- [Your goal]: In the entries that follow, find the line containing "down by 28%."; from there, copy every line exactly through the line containing "RTL: the design.v".

(Stored data)
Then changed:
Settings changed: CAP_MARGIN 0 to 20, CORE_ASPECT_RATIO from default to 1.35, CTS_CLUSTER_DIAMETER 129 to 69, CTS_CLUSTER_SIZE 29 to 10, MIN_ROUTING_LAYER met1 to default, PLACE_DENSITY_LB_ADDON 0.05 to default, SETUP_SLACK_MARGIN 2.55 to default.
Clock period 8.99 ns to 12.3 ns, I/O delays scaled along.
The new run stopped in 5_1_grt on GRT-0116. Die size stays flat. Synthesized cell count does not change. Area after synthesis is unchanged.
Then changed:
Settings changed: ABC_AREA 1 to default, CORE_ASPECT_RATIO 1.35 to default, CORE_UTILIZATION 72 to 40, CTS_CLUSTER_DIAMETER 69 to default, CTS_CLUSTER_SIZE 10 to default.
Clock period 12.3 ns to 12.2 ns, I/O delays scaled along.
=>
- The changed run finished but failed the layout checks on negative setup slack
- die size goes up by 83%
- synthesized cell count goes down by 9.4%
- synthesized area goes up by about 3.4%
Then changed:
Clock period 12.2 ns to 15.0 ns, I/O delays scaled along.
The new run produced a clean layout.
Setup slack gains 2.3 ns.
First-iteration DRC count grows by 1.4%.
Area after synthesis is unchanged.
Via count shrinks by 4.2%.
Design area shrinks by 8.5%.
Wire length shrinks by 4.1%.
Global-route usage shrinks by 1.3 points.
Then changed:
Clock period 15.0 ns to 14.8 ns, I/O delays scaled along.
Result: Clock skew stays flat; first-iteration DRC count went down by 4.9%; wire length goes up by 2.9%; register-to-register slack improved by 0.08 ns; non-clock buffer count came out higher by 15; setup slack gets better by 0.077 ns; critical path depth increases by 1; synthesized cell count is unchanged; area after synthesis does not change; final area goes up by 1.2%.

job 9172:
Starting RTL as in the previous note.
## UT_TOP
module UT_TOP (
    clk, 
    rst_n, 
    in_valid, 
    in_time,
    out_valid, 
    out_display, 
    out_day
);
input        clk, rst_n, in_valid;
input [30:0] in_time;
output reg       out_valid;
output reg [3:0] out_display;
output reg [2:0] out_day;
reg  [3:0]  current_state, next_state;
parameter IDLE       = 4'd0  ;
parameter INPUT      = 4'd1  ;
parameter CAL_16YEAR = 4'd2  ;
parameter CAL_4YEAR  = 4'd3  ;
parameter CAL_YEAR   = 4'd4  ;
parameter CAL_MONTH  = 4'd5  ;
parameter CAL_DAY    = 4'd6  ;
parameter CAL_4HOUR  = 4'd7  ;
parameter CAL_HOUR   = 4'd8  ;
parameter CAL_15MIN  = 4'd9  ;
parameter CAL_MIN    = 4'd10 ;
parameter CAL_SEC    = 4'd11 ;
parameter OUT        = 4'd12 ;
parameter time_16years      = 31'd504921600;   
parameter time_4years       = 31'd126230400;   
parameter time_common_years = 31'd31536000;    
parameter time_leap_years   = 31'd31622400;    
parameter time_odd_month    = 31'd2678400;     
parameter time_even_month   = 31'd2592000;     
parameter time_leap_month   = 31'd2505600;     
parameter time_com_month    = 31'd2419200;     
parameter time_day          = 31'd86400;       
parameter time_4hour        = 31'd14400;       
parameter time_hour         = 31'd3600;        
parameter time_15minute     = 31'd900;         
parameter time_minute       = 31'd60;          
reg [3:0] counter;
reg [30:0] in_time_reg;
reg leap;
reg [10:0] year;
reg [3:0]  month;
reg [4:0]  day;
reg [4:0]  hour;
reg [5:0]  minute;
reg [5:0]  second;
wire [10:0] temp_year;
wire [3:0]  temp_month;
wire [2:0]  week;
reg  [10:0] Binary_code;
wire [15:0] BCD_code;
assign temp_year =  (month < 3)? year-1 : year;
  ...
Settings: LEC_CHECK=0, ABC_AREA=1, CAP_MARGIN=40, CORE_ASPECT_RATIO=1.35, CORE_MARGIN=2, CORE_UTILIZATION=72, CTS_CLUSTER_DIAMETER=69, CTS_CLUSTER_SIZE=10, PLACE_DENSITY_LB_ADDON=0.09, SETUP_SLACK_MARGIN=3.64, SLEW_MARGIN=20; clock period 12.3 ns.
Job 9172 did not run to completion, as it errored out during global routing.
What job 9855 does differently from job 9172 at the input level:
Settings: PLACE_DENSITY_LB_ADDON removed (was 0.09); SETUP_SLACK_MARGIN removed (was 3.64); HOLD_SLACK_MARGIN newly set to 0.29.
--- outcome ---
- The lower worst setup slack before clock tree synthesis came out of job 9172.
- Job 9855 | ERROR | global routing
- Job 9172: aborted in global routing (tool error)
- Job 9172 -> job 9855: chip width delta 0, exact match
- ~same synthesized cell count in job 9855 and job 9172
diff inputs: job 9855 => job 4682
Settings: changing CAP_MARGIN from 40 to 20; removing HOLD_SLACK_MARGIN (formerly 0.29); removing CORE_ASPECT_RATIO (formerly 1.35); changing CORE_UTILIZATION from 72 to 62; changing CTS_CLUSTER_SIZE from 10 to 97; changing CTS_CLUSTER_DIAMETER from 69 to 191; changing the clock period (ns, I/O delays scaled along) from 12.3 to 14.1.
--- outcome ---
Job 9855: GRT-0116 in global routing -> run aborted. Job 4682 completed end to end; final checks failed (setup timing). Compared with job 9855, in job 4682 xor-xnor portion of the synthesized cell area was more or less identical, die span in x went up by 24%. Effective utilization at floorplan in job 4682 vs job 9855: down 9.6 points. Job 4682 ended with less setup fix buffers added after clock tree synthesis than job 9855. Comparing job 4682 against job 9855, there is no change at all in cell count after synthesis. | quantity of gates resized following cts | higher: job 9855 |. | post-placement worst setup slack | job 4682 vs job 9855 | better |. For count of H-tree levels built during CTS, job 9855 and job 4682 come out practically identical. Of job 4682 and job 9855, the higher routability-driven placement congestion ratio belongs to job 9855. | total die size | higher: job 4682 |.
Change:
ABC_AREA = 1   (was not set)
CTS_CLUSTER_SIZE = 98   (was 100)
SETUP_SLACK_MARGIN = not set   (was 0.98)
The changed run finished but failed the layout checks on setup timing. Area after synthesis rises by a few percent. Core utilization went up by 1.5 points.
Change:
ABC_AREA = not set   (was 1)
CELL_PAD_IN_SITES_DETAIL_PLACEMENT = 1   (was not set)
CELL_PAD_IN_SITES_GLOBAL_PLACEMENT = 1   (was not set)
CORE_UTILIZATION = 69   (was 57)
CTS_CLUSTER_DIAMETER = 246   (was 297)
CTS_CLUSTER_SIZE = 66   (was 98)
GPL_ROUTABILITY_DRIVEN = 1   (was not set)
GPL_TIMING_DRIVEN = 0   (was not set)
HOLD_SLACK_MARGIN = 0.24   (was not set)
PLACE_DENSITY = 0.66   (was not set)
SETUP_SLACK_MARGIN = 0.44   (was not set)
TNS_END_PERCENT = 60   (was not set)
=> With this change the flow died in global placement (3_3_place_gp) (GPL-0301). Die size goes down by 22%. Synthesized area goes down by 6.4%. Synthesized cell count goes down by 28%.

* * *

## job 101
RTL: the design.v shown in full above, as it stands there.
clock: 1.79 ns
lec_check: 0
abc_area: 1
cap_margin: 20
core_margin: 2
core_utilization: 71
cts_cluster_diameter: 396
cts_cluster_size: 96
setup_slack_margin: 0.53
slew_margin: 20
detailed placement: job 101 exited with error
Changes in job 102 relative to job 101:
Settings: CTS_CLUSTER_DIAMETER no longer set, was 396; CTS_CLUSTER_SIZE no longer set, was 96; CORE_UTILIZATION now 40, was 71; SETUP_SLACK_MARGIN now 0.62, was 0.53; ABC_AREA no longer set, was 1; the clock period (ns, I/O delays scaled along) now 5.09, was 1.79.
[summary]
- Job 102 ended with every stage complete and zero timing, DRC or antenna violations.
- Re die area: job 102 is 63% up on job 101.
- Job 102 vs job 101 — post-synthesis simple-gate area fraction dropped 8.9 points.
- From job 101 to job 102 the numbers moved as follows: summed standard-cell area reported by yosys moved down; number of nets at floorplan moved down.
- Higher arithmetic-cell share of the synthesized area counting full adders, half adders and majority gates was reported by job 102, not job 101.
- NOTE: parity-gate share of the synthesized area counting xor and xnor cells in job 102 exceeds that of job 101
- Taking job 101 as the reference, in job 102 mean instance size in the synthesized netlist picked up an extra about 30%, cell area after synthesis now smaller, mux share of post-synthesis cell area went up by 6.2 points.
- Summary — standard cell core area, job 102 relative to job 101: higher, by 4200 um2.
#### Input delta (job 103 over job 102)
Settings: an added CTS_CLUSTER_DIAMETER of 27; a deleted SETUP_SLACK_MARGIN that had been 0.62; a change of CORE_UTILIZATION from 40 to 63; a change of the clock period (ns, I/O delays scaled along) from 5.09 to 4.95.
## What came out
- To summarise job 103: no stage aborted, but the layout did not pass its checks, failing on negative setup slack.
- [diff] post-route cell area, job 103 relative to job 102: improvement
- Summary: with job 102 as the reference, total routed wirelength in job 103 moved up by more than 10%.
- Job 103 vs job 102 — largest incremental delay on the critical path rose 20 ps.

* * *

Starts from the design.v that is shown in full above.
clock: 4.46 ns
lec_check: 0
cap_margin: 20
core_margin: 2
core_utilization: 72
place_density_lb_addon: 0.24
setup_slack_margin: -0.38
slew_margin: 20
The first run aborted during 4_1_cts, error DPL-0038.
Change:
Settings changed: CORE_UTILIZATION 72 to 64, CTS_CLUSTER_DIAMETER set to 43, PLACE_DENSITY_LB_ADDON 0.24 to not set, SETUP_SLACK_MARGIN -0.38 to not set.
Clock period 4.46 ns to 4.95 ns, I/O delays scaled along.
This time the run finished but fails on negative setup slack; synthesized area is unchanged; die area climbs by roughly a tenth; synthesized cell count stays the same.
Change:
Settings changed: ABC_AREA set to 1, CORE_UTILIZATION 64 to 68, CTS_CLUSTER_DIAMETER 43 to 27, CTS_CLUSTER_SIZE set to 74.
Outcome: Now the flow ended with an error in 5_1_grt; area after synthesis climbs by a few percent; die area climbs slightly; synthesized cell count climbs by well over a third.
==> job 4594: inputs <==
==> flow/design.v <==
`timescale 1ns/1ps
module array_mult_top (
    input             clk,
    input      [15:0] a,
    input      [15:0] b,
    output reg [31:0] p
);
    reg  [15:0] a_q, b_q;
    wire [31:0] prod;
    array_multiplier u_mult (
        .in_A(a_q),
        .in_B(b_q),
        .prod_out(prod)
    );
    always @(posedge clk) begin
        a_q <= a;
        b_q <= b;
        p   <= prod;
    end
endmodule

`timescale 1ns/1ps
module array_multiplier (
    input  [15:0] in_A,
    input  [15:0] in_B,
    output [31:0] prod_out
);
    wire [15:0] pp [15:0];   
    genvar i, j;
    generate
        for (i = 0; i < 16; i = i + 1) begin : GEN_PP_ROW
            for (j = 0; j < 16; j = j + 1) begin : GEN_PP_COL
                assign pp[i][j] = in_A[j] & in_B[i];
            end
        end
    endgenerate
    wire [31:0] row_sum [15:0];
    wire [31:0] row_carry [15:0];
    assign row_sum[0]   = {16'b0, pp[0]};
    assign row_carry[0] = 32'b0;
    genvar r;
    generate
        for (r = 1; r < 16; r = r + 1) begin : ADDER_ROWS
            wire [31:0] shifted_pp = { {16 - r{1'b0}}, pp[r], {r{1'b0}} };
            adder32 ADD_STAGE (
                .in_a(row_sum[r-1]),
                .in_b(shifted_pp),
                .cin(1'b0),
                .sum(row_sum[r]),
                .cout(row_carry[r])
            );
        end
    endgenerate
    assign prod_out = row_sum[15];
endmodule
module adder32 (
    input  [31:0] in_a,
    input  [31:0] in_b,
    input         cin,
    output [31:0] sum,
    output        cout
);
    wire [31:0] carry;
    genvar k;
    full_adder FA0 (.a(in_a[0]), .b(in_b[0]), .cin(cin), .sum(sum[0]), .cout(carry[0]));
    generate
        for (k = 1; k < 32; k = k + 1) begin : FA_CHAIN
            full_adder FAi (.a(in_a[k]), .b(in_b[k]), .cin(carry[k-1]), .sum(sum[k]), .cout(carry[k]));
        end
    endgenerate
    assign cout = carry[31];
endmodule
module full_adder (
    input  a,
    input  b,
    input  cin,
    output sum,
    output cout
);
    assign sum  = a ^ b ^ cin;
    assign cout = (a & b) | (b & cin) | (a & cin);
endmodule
...
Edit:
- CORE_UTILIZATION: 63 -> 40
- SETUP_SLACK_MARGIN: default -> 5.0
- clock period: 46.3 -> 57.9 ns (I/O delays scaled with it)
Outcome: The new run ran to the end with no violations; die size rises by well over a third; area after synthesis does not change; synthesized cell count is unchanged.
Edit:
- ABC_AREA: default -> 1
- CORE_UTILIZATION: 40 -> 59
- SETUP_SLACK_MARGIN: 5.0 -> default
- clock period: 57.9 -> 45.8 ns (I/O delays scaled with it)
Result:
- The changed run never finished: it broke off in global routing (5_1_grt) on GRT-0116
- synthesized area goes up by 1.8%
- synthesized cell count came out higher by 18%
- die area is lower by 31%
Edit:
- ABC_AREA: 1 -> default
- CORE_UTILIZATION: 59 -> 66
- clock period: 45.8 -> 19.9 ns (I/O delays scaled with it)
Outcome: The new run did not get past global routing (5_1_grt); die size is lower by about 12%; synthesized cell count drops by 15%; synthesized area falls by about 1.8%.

- [Problem solution]:
=> With this change the flow died in global placement (3_3_place_gp) (GPL-0301). Die size goes down by 22%. Synthesized area goes down by 6.4%. Synthesized cell count goes down by 28%.

* * *

## job 101
RTL: the design.v shown in full above, as it stands there.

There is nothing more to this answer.